A teenage girl who became pinned under her car for seven hours following a mountain side crash was rescued after her mother used a phone tracking app to find her, according to local reports.

Teenager Macy Smith hydroplaned off the road between two trees and crashed 25 feet down an embankment at Pilot Mountain, North Carolina, on June 7.

The car flipped three times, which saw the 17 year old land in the back seat with her arm pinned between the car and the ground.

Concerned mom Catrina Cramer Alexander resorted to the Find My Friends app after her daughter missed curfew and did not respond to texts or calls, she told WGMY News.

She hopped in her car to investigate after the GPS tracker showed Smith had been in the same location for “far too long.”

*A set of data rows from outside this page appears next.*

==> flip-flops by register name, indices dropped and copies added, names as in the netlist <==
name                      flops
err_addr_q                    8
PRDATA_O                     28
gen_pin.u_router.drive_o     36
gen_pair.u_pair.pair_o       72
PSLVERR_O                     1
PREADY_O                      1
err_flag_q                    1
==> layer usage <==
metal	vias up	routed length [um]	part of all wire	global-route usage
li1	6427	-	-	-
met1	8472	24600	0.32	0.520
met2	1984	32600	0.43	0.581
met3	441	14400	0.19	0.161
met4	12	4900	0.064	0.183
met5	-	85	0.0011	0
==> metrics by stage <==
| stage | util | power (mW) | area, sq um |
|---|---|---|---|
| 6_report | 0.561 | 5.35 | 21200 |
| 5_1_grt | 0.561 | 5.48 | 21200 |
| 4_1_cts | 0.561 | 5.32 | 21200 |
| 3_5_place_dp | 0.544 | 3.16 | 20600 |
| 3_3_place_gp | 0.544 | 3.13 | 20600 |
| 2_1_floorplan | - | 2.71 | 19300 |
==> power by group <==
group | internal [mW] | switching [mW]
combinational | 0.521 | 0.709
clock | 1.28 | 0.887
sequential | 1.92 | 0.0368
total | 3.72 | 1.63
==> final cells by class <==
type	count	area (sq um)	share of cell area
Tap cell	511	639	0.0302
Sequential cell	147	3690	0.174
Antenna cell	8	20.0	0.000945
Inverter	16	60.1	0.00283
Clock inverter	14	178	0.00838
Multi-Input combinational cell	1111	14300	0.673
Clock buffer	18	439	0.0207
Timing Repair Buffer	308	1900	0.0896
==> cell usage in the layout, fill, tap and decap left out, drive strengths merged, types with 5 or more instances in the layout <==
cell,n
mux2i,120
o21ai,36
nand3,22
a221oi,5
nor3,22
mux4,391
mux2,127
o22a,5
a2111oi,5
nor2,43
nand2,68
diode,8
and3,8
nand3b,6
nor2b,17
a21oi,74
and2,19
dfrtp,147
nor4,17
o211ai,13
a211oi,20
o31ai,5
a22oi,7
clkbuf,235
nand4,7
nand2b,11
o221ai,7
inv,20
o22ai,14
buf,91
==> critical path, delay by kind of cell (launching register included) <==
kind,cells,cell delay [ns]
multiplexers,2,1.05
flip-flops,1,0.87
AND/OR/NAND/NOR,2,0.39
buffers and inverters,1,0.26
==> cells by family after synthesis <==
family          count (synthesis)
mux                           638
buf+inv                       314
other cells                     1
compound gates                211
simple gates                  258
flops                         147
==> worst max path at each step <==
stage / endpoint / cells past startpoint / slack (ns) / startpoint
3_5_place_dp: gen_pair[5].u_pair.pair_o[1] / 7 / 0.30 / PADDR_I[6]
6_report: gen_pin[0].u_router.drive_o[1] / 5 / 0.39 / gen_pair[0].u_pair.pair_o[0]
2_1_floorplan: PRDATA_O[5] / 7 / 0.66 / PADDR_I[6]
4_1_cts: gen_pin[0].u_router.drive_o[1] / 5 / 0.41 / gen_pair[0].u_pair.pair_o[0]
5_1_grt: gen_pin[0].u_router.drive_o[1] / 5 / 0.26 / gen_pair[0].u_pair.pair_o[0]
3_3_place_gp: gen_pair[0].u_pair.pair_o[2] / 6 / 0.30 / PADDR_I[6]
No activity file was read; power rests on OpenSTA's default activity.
--- src/design/alarm_zone_evaluator.sv ---
// alarm zone evaluator: balance decode and zone type event logic
//
// Behaviour
// - act only on line stable 0.3 s
// - open-idle: open standby, negative alarm
// - closed-idle: negative standby, open alarm
// - single resistor: load standby, short tamper
// - tamper raises zone and partition tamper
// - double resistor: two standby, one violation
// - triple adds shared anonymous sensor fault event
// - triple balance only at highest grade
// - non fire, non 24h zones are burglary
// - instant zone alarms armed eligible partitions
// - entry zone starts longest entry delay
// - entry path silent during entry delay
// - exit delay zone silent during exit
// - last exit restarts last exit timer
// - 24h zone alarms regardless of arming
// - fire forces 24h open-idle, fire alarm
// - hold-up events never drive output 1
// - hold-up active blocks normal arming
// - hold-up with fault option: fault only
// - cycle limit 0 to 255, 255 unlimited
// - test zone logs test record instead
`timescale 1ns/1ps
module alarm_zone_evaluator
(
  input  wire logic                                                clk,
  input  wire logic                                                rstn,
  input  wire zone_eval_pkg::line_type   [zone_eval_pkg::NZONE-1:0] line_raw,
  input  wire zone_eval_pkg::zcfg_type   [zone_eval_pkg::NZONE-1:0] zone_cfg,
  input  wire zone_eval_pkg::pstate_type [zone_eval_pkg::NPART-1:0] part_state,
  input  wire logic                                                grade_high,
  input  wire logic [zone_eval_pkg::NZONE-1:0]                     cycle_reload,
  input  wire logic                                                arm_req,
  input  wire logic                                                arm_forced,
  output logic                                                     arm_ok,
  output zone_eval_pkg::zstate_type [zone_eval_pkg::NZONE-1:0]     zone_state,
  output logic [zone_eval_pkg::NZONE-1:0]                          zone_burglary,
  output logic [zone_eval_pkg::NZONE-1:0]                          ev_zone_alarm,
  output logic [zone_eval_pkg::NZONE-1:0]                          ev_zone_tamper,
  output logic [zone_eval_pkg::NZONE-1:0]                          ev_zone_test,
  output logic [zone_eval_pkg::NZONE-1:0]                          ev_detector_fault,
  output logic [zone_eval_pkg::NZONE-1:0]                          ev_holdup,
  output logic                                                     ev_sys_fault,
  output logic [zone_eval_pkg::NPART-1:0]                          ev_part_alarm,
  output logic [zone_eval_pkg::NPART-1:0]                          ev_part_tamper,
  output logic [zone_eval_pkg::NPART-1:0]                          ev_part_fire,
  output logic [zone_eval_pkg::NPART-1:0]                          entry_start,
  output logic [zone_eval_pkg::NPART-1:0]                          last_exit_start,
  output logic                                                     out1_alarm
);
  import zone_eval_pkg::*;
  // ----------------------------------------------------------------
  // reset release
  // ----------------------------------------------------------------
  logic rst1_q;
  logic rst_n;

  always_ff @(posedge clk or negedge rstn) begin
    if (!rstn) begin
      rst1_q <= 1'b0;
      rst_n  <= 1'b0;
    end else begin
      rst1_q <= 1'b1;
      rst_n  <= rst1_q;
    end
  end

  // ----------------------------------------------------------------
  // line filtering and classification
  // ----------------------------------------------------------------
  line_type   [NZONE-1:0] line_s;
  zstate_type [NZONE-1:0] cls;
  balance_type [NZONE-1:0] bal_eff;

  genvar gz;
  generate
    for (gz = 0; gz < NZONE; gz++) begin : g_filt
      zone_filter u_filt (
        .clk    (clk),
        .rst_n  (rst_n),
        .raw    (line_raw[gz]),
        .stable (line_s[gz])
      );
    end
  endgenerate

  // decode line condition per effective balance
  always_comb begin
    for (int z = 0; z < NZONE; z++) begin
      bal_eff[z] = zone_cfg[z].balance;
      if (zone_cfg[z].ztype == ZT_FIRE)
        bal_eff[z] = BAL_OPEN_IDLE;
      else if (zone_cfg[z].balance == BAL_TRIPLE_R && !grade_high)
        bal_eff[z] = BAL_DOUBLE_R;
      cls[z] = ST_ALARM;
      case (bal_eff[z])
        BAL_OPEN_IDLE:
          cls[z] = (line_s[z] == LINE_SHORT) ? ST_ALARM : ST_STANDBY;
        BAL_CLOSED_IDLE:
          cls[z] = (line_s[z] == LINE_SHORT) ? ST_STANDBY : ST_ALARM;
        BAL_SINGLE_R: begin
          if (line_s[z] == LINE_ONE_R)      cls[z] = ST_STANDBY;
          else if (line_s[z] == LINE_SHORT) cls[z] = ST_TAMPER;
          else                              cls[z] = ST_ALARM;
        end
        BAL_DOUBLE_R, BAL_TRIPLE_R: begin
          if (line_s[z] == LINE_TWO_R)      cls[z] = ST_STANDBY;
          else if (line_s[z] == LINE_ONE_R) cls[z] = ST_ALARM;
          else if (line_s[z] == LINE_FAULT && bal_eff[z] == BAL_TRIPLE_R)
            cls[z] = ST_FAULT;
          else                              cls[z] = ST_TAMPER;
        end
        default: cls[z] = ST_ALARM;
      endcase
    end
  end

  // ----------------------------------------------------------------
  // per-zone state, edge detect, cycle counters
  // ----------------------------------------------------------------
  zstate_type [NZONE-1:0] st_q;
  logic [NZONE-1:0][7:0]  cyc_q;
  logic [NZONE-1:0]       viol_new;
  logic [NZONE-1:0]       tamp_new;
  logic [NZONE-1:0]       fault_new;
  logic [NZONE-1:0]       alarm_fire;

  always_ff @(posedge clk or negedge rst_n) begin
    if (!rst_n) begin
      st_q <= '0;
    end else begin
      st_q <= cls;
    end
  end

  always_comb begin
    for (int z = 0; z < NZONE; z++) begin
      viol_new[z]  = (cls[z] == ST_ALARM)  && (st_q[z] != ST_ALARM);
      tamp_new[z]  = (cls[z] == ST_TAMPER) && (st_q[z] != ST_TAMPER);
      fault_new[z] = (cls[z] == ST_FAULT)  && (st_q[z] != ST_FAULT);
    end
  end

  // cycle budget per zone, reloaded by software on partition events
  always_ff @(posedge clk or negedge rst_n) begin
    if (!rst_n) begin
      cyc_q <= '0;
    end else begin
      for (int z = 0; z < NZONE; z++) begin
        if (cycle_reload[z])
          cyc_q[z] <= zone_cfg[z].cycles;
        else if (alarm_fire[z] && zone_cfg[z].cycles != CYC_UNLIMITED)
          cyc_q[z] <= cyc_q[z] - 8'h01;
      end
    end
  end

  // ----------------------------------------------------------------
  // zone type evaluation
  // ----------------------------------------------------------------
  logic [NZONE-1:0]       elig;
  logic [NZONE-1:0]       arm_all;
  logic [NZONE-1:0]       in_entry;
  logic [NZONE-1:0]       in_exit;
  logic [NZONE-1:0]       is_24;
  logic [NZONE-1:0]       go_inst;
  logic [NZONE-1:0]       go_test;
  logic [NZONE-1:0]       go_entry;
  logic [NZONE-1:0]       go_last;
  logic [NPART-1:0]       armed_v;
  logic [NPART-1:0]       entry_v;
  logic [NPART-1:0]       exit_v;
  logic [NZONE-1:0]       burg_d;

  always_comb begin
    for (int p = 0; p < NPART; p++) begin
      armed_v[p] = part_state[p].armed;
      entry_v[p] = part_state[p].entry_run;
      exit_v[p]  = part_state[p].exit_run;
    end
  end

  always_comb begin
    for (int z = 0; z < NZONE; z++) begin
      burg_d[z]   = !(zone_cfg[z].ztype == ZT_FIRE || zone_cfg[z].ztype == ZT_H24);
      is_24[z]    = zone_cfg[z].ztype inside {ZT_H24, ZT_FIRE, ZT_HOLDUP};
      arm_all[z]  = (zone_cfg[z].parts != '0) && ((zone_cfg[z].parts & ~armed_v) == '0);
      in_entry[z] = |(zone_cfg[z].parts & entry_v);
      in_exit[z]  = |(zone_cfg[z].parts & exit_v);
      elig[z]     = !zone_cfg[z].bypass && (cyc_q[z] != CYC_NONE);
      go_inst[z]  = 1'b0;
      go_entry[z] = 1'b0;
      go_last[z]  = 1'b0;
      if (viol_new[z] && elig[z]) begin
        case (zone_cfg[z].ztype)
          ZT_INSTANT:    go_inst[z] = arm_all[z];
          ZT_ENTRY: begin
            go_entry[z] = arm_all[z] && !in_entry[z];
            go_inst[z]  = arm_all[z] && in_entry[z];
          end
          ZT_ENTRY_PATH: go_inst[z] = arm_all[z] && !in_entry[z];
          ZT_EXIT:       go_inst[z] = arm_all[z] && !in_exit[z];
          ZT_LAST_EXIT: begin
            go_last[z] = in_exit[z];
            go_inst[z] = arm_all[z] && !in_exit[z];
          end
          ZT_HOLDUP:     go_inst[z] = !zone_cfg[z].fault_opt;
          default:       go_inst[z] = 1'b1;
        endcase
      end
      go_test[z]    = go_inst[z] && zone_cfg[z].test;
      alarm_fire[z] = go_inst[z] && !zone_cfg[z].test;
    end
  end

  // burglary class flag, held in a flop like all other outputs except arm_ok
  always_ff @(posedge clk or negedge rst_n) begin
    if (!rst_n) begin
      zone_burglary <= '0;
    end else begin
      zone_burglary <= burg_d;
    end
  end

  // ----------------------------------------------------------------
  // event registers
  // ----------------------------------------------------------------
  always_ff @(posedge clk or negedge rst_n) begin
    if (!rst_n) begin
      ev_zone_alarm     <= '0;
      ev_zone_tamper    <= '0;
      ev_zone_test      <= '0;
      ev_detector_fault <= '0;
      ev_holdup         <= '0;
    end else begin
      ev_zone_alarm     <= alarm_fire;
      ev_zone_tamper    <= tamp_new;
      ev_zone_test      <= go_test;
      for (int z = 0; z < NZONE; z++) begin
        ev_detector_fault[z] <= viol_new[z] && elig[z] && zone_cfg[z].ztype == ZT_HOLDUP
                                && zone_cfg[z].fault_opt;
        ev_holdup[z] <= alarm_fire[z] && zone_cfg[z].ztype == ZT_HOLDUP;
      end
    end
  end

  // partition events gathered over zones
  logic [NPART-1:0] pa_d;
  logic [NPART-1:0] pt_d;
  logic [NPART-1:0] pf_d;
  logic [NPART-1:0] es_d;
  logic [NPART-1:0] le_d;
  logic             o1_d;

  always_comb begin
    pa_d = '0;
    pt_d = '0;
    pf_d = '0;
    es_d = '0;
    le_d = '0;
    o1_d = 1'b0;
    for (int z = 0; z < NZONE; z++) begin
      if (tamp_new[z])
        pt_d = pt_d | zone_cfg[z].parts;
      if (alarm_fire[z]) begin
        if (zone_cfg[z].ztype == ZT_FIRE)
          pf_d = pf_d | zone_cfg[z].parts;
        else if (is_24[z])
          pa_d = pa_d | zone_cfg[z].parts;
        else
          pa_d = pa_d | (zone_cfg[z].parts & armed_v);
        if (zone_cfg[z].ztype != ZT_HOLDUP)
          o1_d = 1'b1;
      end
      if (go_entry[z])
        es_d = es_d | zone_cfg[z].parts;
      if (go_last[z])
        le_d = le_d | (zone_cfg[z].parts & exit_v);
    end
  end

  always_ff @(posedge clk or negedge rst_n) begin
    if (!rst_n) begin
      ev_part_alarm   <= '0;
      ev_part_tamper  <= '0;
      ev_part_fire    <= '0;
      entry_start     <= '0;
      last_exit_start <= '0;
      out1_alarm      <= 1'b0;
      ev_sys_fault    <= 1'b0;
    end else begin
      ev_part_alarm   <= pa_d;
      ev_part_tamper  <= pt_d;
      ev_part_fire    <= pf_d;
      entry_start     <= es_d;
      last_exit_start <= le_d;
      out1_alarm      <= o1_d;
      ev_sys_fault    <= |fault_new;
    end
  end

  // ----------------------------------------------------------------
  // arming gate and state view
  // ----------------------------------------------------------------
  logic holdup_active;

  always_comb begin
    holdup_active = 1'b0;
    for (int z = 0; z < NZONE; z++)
      if (zone_cfg[z].ztype == ZT_HOLDUP && st_q[z] == ST_ALARM && !zone_cfg[z].bypass)
        holdup_active = 1'b1;
  end

  assign arm_ok     = arm_req && (!holdup_active || arm_forced);
  assign zone_state = st_q;

  AST_HOLDUP_OUT1: assert property (@(posedge clk) disable iff (!rst_n)
    (alarm_fire == 8'h01 && zone_cfg[0].ztype == ZT_HOLDUP) |=> !out1_alarm)
    else $error("output 1 raised by a hold-up alarm");
  AST_ARM_BLOCK: assert property (@(posedge clk) disable iff (!rst_n)
    (holdup_active && !arm_forced) |-> !arm_ok)
    else $error("normal arming allowed with hold-up active");
  AST_CYC_ZERO: assert property (@(posedge clk) disable iff (!rst_n)
    (cyc_q[0] == CYC_NONE && !cycle_reload[0]) |=> !ev_zone_alarm[0])
    else $error("zone alarm with no cycles left");
  AST_CYC_DEC: assert property (@(posedge clk) disable iff (!rst_n)
    (alarm_fire[0] && !cycle_reload[0] && zone_cfg[0].cycles != CYC_UNLIMITED && $stable(zone_cfg[0].cycles))
    |=> cyc_q[0] == $past(cyc_q[0]) - 8'h01)
    else $error("cycle count not decremented");
  AST_TEST_NOALARM: assert property (@(posedge clk) disable iff (!rst_n)
    zone_cfg[0].test |=> !ev_zone_alarm[0] || !$past(zone_cfg[0].test))
    else $error("test zone raised alarm");
  AST_TAMPER_PART: assert property (@(posedge clk) disable iff (!rst_n)
    tamp_new[0] |=> ev_zone_tamper[0] && ((ev_part_tamper & $past(zone_cfg[0].parts)) == $past(zone_cfg[0].parts)))
    else $error("tamper events incomplete");
  AST_SINGLE_SHORT: assert property (@(posedge clk) disable iff (!rst_n)
    (bal_eff[0] == BAL_SINGLE_R && line_s[0] == LINE_SHORT) |-> cls[0] == ST_TAMPER)
    else $error("single balance short not tamper");
  AST_EXIT_SILENT: assert property (@(posedge clk) disable iff (!rst_n)
    (zone_cfg[0].ztype == ZT_EXIT && in_exit[0]) |-> !alarm_fire[0])
    else $error("exit zone alarm during exit delay");
  AST_PATH_SILENT: assert property (@(posedge clk) disable iff (!rst_n)
    (zone_cfg[0].ztype == ZT_ENTRY_PATH && in_entry[0]) |-> !alarm_fire[0])
    else $error("entry path zone alarm during entry delay");
  AST_BYPASS_QUIET: assert property (@(posedge clk) disable iff (!rst_n)
    zone_cfg[0].bypass |=> !ev_zone_alarm[0])
    else $error("bypassed zone raised alarm");
  AST_FIRE_BAL: assert property (@(posedge clk) disable iff (!rst_n)
    (zone_cfg[2].ztype == ZT_FIRE) |-> bal_eff[2] == BAL_OPEN_IDLE)
    else $error("fire zone not open-idle");
endmodule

“I was lying in a ditch 20 yards off the road for the seventh hour with my arm pinned under my car,” Smith wrote on Facebook.

“I will never forget the sound of my family calling out my name when they found me around 10.30 p.m.”

Smith suffered a fractured neck, nerve damage in her arm and had surgery to relieve swelling, she wrote.

She attributes her miracle escape to divine intervention.

“I searched for my phone to call for help but the only thing in sight was my bible,” she wrote.

“I held on to my bible and prayed harder than I had ever prayed before. I do not deserve to be here right now, but God has bigger plans for me.”

Both Smith and her mom thanked everyone for their prayers and messages of support.

Smith has another round of surgery but reportedly has movement in her fingers in her crushed arm.